- **Work required**: Extract the lines from the first line of the records below through the line containing "Clk buf depth: run D 3; run R 3", inclusive, and reproduce them exactly as written.

╭─ Data under study

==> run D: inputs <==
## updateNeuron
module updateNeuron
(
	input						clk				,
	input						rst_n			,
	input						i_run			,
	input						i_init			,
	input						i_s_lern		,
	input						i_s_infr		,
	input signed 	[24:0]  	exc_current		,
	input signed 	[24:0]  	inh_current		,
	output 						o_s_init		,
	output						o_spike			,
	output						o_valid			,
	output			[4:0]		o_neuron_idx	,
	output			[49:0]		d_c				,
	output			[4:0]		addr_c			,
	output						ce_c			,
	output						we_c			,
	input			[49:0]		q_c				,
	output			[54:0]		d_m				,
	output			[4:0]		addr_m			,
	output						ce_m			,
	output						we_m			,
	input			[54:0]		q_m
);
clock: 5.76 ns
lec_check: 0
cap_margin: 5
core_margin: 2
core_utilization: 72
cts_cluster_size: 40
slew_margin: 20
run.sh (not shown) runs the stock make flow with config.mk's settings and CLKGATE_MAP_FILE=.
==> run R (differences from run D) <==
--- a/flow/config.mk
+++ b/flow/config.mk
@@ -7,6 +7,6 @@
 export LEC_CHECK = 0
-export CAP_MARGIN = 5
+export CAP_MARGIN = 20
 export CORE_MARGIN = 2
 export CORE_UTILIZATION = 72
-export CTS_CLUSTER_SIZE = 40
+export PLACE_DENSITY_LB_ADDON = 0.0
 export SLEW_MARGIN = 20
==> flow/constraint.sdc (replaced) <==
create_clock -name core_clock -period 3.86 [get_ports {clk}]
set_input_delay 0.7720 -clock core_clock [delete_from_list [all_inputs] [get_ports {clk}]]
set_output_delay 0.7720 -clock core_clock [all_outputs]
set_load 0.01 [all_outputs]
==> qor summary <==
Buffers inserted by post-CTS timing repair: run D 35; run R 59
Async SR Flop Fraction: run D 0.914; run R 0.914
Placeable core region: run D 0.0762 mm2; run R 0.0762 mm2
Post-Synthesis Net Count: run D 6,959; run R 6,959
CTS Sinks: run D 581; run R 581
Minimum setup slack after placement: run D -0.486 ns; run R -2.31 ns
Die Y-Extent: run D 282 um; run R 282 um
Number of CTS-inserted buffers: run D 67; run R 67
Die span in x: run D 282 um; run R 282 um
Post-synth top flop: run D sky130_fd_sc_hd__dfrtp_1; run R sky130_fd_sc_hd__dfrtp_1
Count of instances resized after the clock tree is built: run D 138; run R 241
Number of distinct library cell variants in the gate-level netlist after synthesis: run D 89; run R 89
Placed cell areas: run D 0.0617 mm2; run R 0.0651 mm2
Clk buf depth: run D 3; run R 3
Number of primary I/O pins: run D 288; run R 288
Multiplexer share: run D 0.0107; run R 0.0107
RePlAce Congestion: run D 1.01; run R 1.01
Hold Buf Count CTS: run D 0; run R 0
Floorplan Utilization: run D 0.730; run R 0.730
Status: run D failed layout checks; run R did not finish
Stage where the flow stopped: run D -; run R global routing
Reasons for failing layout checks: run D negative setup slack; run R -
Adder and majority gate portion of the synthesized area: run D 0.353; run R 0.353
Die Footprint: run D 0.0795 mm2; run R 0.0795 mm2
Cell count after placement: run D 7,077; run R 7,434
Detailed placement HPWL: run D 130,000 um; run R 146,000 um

╰─

- **Task answer**:
==> run D: inputs <==
## updateNeuron
module updateNeuron
(
	input						clk				,
	input						rst_n			,
	input						i_run			,
	input						i_init			,
	input						i_s_lern		,
	input						i_s_infr		,
	input signed 	[24:0]  	exc_current		,
	input signed 	[24:0]  	inh_current		,
	output 						o_s_init		,
	output						o_spike			,
	output						o_valid			,
	output			[4:0]		o_neuron_idx	,
	output			[49:0]		d_c				,
	output			[4:0]		addr_c			,
	output						ce_c			,
	output						we_c			,
	input			[49:0]		q_c				,
	output			[54:0]		d_m				,
	output			[4:0]		addr_m			,
	output						ce_m			,
	output						we_m			,
	input			[54:0]		q_m
);
clock: 5.76 ns
lec_check: 0
cap_margin: 5
core_margin: 2
core_utilization: 72
cts_cluster_size: 40
slew_margin: 20
run.sh (not shown) runs the stock make flow with config.mk's settings and CLKGATE_MAP_FILE=.
==> run R (differences from run D) <==
--- a/flow/config.mk
+++ b/flow/config.mk
@@ -7,6 +7,6 @@
 export LEC_CHECK = 0
-export CAP_MARGIN = 5
+export CAP_MARGIN = 20
 export CORE_MARGIN = 2
 export CORE_UTILIZATION = 72
-export CTS_CLUSTER_SIZE = 40
+export PLACE_DENSITY_LB_ADDON = 0.0
 export SLEW_MARGIN = 20
==> flow/constraint.sdc (replaced) <==
create_clock -name core_clock -period 3.86 [get_ports {clk}]
set_input_delay 0.7720 -clock core_clock [delete_from_list [all_inputs] [get_ports {clk}]]
set_output_delay 0.7720 -clock core_clock [all_outputs]
set_load 0.01 [all_outputs]
==> qor summary <==
Buffers inserted by post-CTS timing repair: run D 35; run R 59
Async SR Flop Fraction: run D 0.914; run R 0.914
Placeable core region: run D 0.0762 mm2; run R 0.0762 mm2
Post-Synthesis Net Count: run D 6,959; run R 6,959
CTS Sinks: run D 581; run R 581
Minimum setup slack after placement: run D -0.486 ns; run R -2.31 ns
Die Y-Extent: run D 282 um; run R 282 um
Number of CTS-inserted buffers: run D 67; run R 67
Die span in x: run D 282 um; run R 282 um
Post-synth top flop: run D sky130_fd_sc_hd__dfrtp_1; run R sky130_fd_sc_hd__dfrtp_1
Count of instances resized after the clock tree is built: run D 138; run R 241
Number of distinct library cell variants in the gate-level netlist after synthesis: run D 89; run R 89
Placed cell areas: run D 0.0617 mm2; run R 0.0651 mm2
Clk buf depth: run D 3; run R 3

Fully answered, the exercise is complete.